Instructions to follow → Word for word, copy the records that follow.

Records to use →
### config.mk
export PLATFORM = sky130hd
export DESIGN_NAME = sipo_rx_flat
export DESIGN_NICKNAME = d
export VERILOG_FILES = /design/src/rtl/sipo_rx_if.sv /design/src/rtl/sipo_rx.sv /design/src/flat_wrapper.sv
export SDC_FILE = /design/constraint.sdc
export NUM_CORES = 1
export LEC_CHECK = 0
export CORE_ASPECT_RATIO = 0.75
export CORE_UTILIZATION = 43
export DETAILED_ROUTE_END_ITERATION = 6
export PLACE_DENSITY = 0.69
export SYNTH_ARGS = -nofsm -noshare
export SYNTH_HDL_FRONTEND = slang
export SYNTH_SLANG_ARGS = --single-unit
### constraint.sdc
create_clock -name clk -period 1.89 [get_ports clk]
set_input_delay 0.4725 -clock clk [delete_from_list [all_inputs] [get_ports clk]]
set_output_delay 0.4725 -clock clk [all_outputs]
set_load 0.02 [all_outputs]
===== config.mk =====
export PLATFORM = sky130hd
export DESIGN_NAME = memory_game_core
export DESIGN_NICKNAME = d
export VERILOG_FILES = /design/src/rtl/memory_game_core.sv
export SDC_FILE = /design/constraint.sdc
export NUM_CORES = 1
export LEC_CHECK = 0
export CAP_MARGIN = 0
export CORE_ASPECT_RATIO = 1.75
export CORE_UTILIZATION = 54
export CTS_BUF_LIST = sky130_fd_sc_hd__clkbuf_4 sky130_fd_sc_hd__clkbuf_8
export DETAILED_ROUTE_END_ITERATION = 10
export HOLD_SLACK_MARGIN = 0.05
export PLACE_DENSITY = 0.73
export SYNTH_ARGS = -nofsm -noshare
export SYNTH_HDL_FRONTEND = slang
export SYNTH_SLANG_ARGS = --single-unit

===== constraint.sdc =====
create_clock -name clk -period 8.75 [get_ports clk]
set_input_delay 1.3125 -clock clk [delete_from_list [all_inputs] [get_ports clk]]
set_output_delay 1.3125 -clock clk [all_outputs]
set_load 0.01 [all_outputs]
==> src/rtl/control_unit.sv <==
// Moore fetch/decode/execute sequencer driving memory_system control inputs.
//   state | meaning
//   INIT  | clear IR and MAR
//   F0-F2 | MAR<-PC, MDR<-mem & PC++, IR<-MDR
//   DEC   | sample opcode, flag illegal
//   E0-E4 | execute (E0/E1 double as operand fetch)
//   HALT  | idle until start
module control_unit
  import cu_pkg::*;
#(
  parameter int OPC_W     = 5,
  parameter bit RST_FETCH = 1'b1
) (
  input  logic             clk,
  input  logic             rst,
  input  logic             start,
  input  logic [OPC_W-1:0] instruction,
  input  logic             C,
  input  logic             N,
  input  logic             P,
  input  logic             Z,
  output logic             ir_sclr,
  output logic             mar_sclr,
  output logic             enaf,
  output logic [2:0]       selop,
  output logic [1:0]       shamt,
  output logic             bank_wr_en,
  output logic [2:0]       busB_addr,
  output logic [2:0]       busC_addr,
  output logic             ir_en,
  output logic             mar_en,
  output logic             mdr_en,
  output logic             wr_rdn,
  output logic             mdr_alu_n,
  output logic             halted,
  output logic             illegal
);

  state_t           state;
  logic [OPC_W-1:0] op_q;
  ctrl_t            ctrl;

  // N and P are carried for future conditional branches
  logic unused_flags;
  assign unused_flags = N ^ P;

  always_ff @(posedge clk or posedge rst) begin
    if (rst) begin
      state <= S_INIT;
      op_q  <= '0;
    end else begin
      case (state)
        S_INIT: state <= RST_FETCH ? S_F0 : S_HALT;
        S_F0:   state <= S_F1;
        S_F1:   state <= S_F2;
        S_F2:   state <= S_DEC;
        S_DEC: begin
          op_q <= instruction;
          if (instruction == OP_HALT)
            state <= S_HALT;
          else if (opc_legal(instruction) && instruction != OP_NOP)
            state <= S_E0;
          else
            state <= S_F0;
        end
        S_E0:   state <= opc_is_alu(op_q) ? S_F0 : S_E1;
        S_E1:   state <= S_E2;
        S_E2:   state <= (op_q == OP_LD_DIR || op_q == OP_ST_DIR) ? S_E3 : S_F0;
        S_E3:   state <= S_E4;
        S_E4:   state <= S_F0;
        S_HALT: if (start) state <= S_F0;
        default: state <= S_INIT;
      endcase
    end
  end

  cu_decode #(.OPC_W(OPC_W)) u_decode (
    .state       (state),
    .op          (op_q),
    .instruction (instruction),
    .c           (C),
    .z           (Z),
    .ctrl        (ctrl)
  );

  assign ir_sclr    = ctrl.ir_sclr;
  assign mar_sclr   = ctrl.mar_sclr;
  assign enaf       = ctrl.enaf;
  assign selop      = ctrl.selop;
  assign shamt      = ctrl.shamt;
  assign bank_wr_en = ctrl.bank_wr_en;
  assign busB_addr  = ctrl.busB_addr;
  assign busC_addr  = ctrl.busC_addr;
  assign ir_en      = ctrl.ir_en;
  assign mar_en     = ctrl.mar_en;
  assign mdr_en     = ctrl.mdr_en;
  assign wr_rdn     = ctrl.wr_rdn;
  assign mdr_alu_n  = ctrl.mdr_alu_n;
  assign halted     = ctrl.halted;
  assign illegal    = ctrl.illegal;

endmodule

Answer for the task →
### config.mk
export PLATFORM = sky130hd
export DESIGN_NAME = sipo_rx_flat
export DESIGN_NICKNAME = d
export VERILOG_FILES = /design/src/rtl/sipo_rx_if.sv /design/src/rtl/sipo_rx.sv /design/src/flat_wrapper.sv
export SDC_FILE = /design/constraint.sdc
export NUM_CORES = 1
export LEC_CHECK = 0
export CORE_ASPECT_RATIO = 0.75
export CORE_UTILIZATION = 43
export DETAILED_ROUTE_END_ITERATION = 6
export PLACE_DENSITY = 0.69
export SYNTH_ARGS = -nofsm -noshare
export SYNTH_HDL_FRONTEND = slang
export SYNTH_SLANG_ARGS = --single-unit
### constraint.sdc
create_clock -name clk -period 1.89 [get_ports clk]
set_input_delay 0.4725 -clock clk [delete_from_list [all_inputs] [get_ports clk]]
set_output_delay 0.4725 -clock clk [all_outputs]
set_load 0.02 [all_outputs]
===== config.mk =====
export PLATFORM = sky130hd
export DESIGN_NAME = memory_game_core
export DESIGN_NICKNAME = d
export VERILOG_FILES = /design/src/rtl/memory_game_core.sv
export SDC_FILE = /design/constraint.sdc
export NUM_CORES = 1
export LEC_CHECK = 0
export CAP_MARGIN = 0
export CORE_ASPECT_RATIO = 1.75
export CORE_UTILIZATION = 54
export CTS_BUF_LIST = sky130_fd_sc_hd__clkbuf_4 sky130_fd_sc_hd__clkbuf_8
export DETAILED_ROUTE_END_ITERATION = 10
export HOLD_SLACK_MARGIN = 0.05
export PLACE_DENSITY = 0.73
export SYNTH_ARGS = -nofsm -noshare
export SYNTH_HDL_FRONTEND = slang
export SYNTH_SLANG_ARGS = --single-unit

===== constraint.sdc =====
create_clock -name clk -period 8.75 [get_ports clk]
set_input_delay 1.3125 -clock clk [delete_from_list [all_inputs] [get_ports clk]]
set_output_delay 1.3125 -clock clk [all_outputs]
set_load 0.01 [all_outputs]
==> src/rtl/control_unit.sv <==
// Moore fetch/decode/execute sequencer driving memory_system control inputs.
//   state | meaning
//   INIT  | clear IR and MAR
//   F0-F2 | MAR<-PC, MDR<-mem & PC++, IR<-MDR
//   DEC   | sample opcode, flag illegal
//   E0-E4 | execute (E0/E1 double as operand fetch)
//   HALT  | idle until start
module control_unit
  import cu_pkg::*;
#(
  parameter int OPC_W     = 5,
  parameter bit RST_FETCH = 1'b1
) (
  input  logic             clk,
  input  logic             rst,
  input  logic             start,
  input  logic [OPC_W-1:0] instruction,
  input  logic             C,
  input  logic             N,
  input  logic             P,
  input  logic             Z,
  output logic             ir_sclr,
  output logic             mar_sclr,
  output logic             enaf,
  output logic [2:0]       selop,
  output logic [1:0]       shamt,
  output logic             bank_wr_en,
  output logic [2:0]       busB_addr,
  output logic [2:0]       busC_addr,
  output logic             ir_en,
  output logic             mar_en,
  output logic             mdr_en,
  output logic             wr_rdn,
  output logic             mdr_alu_n,
  output logic             halted,
  output logic             illegal
);

  state_t           state;
  logic [OPC_W-1:0] op_q;
  ctrl_t            ctrl;

  // N and P are carried for future conditional branches
  logic unused_flags;
  assign unused_flags = N ^ P;

  always_ff @(posedge clk or posedge rst) begin
    if (rst) begin
      state <= S_INIT;
      op_q  <= '0;
    end else begin
      case (state)
        S_INIT: state <= RST_FETCH ? S_F0 : S_HALT;
        S_F0:   state <= S_F1;
        S_F1:   state <= S_F2;
        S_F2:   state <= S_DEC;
        S_DEC: begin
          op_q <= instruction;
          if (instruction == OP_HALT)
            state <= S_HALT;
          else if (opc_legal(instruction) && instruction != OP_NOP)
            state <= S_E0;
          else
            state <= S_F0;
        end
        S_E0:   state <= opc_is_alu(op_q) ? S_F0 : S_E1;
        S_E1:   state <= S_E2;
        S_E2:   state <= (op_q == OP_LD_DIR || op_q == OP_ST_DIR) ? S_E3 : S_F0;
        S_E3:   state <= S_E4;
        S_E4:   state <= S_F0;
        S_HALT: if (start) state <= S_F0;
        default: state <= S_INIT;
      endcase
    end
  end

  cu_decode #(.OPC_W(OPC_W)) u_decode (
    .state       (state),
    .op          (op_q),
    .instruction (instruction),
    .c           (C),
    .z           (Z),
    .ctrl        (ctrl)
  );

  assign ir_sclr    = ctrl.ir_sclr;
  assign mar_sclr   = ctrl.mar_sclr;
  assign enaf       = ctrl.enaf;
  assign selop      = ctrl.selop;
  assign shamt      = ctrl.shamt;
  assign bank_wr_en = ctrl.bank_wr_en;
  assign busB_addr  = ctrl.busB_addr;
  assign busC_addr  = ctrl.busC_addr;
  assign ir_en      = ctrl.ir_en;
  assign mar_en     = ctrl.mar_en;
  assign mdr_en     = ctrl.mdr_en;
  assign wr_rdn     = ctrl.wr_rdn;
  assign mdr_alu_n  = ctrl.mdr_alu_n;
  assign halted     = ctrl.halted;
  assign illegal    = ctrl.illegal;

endmodule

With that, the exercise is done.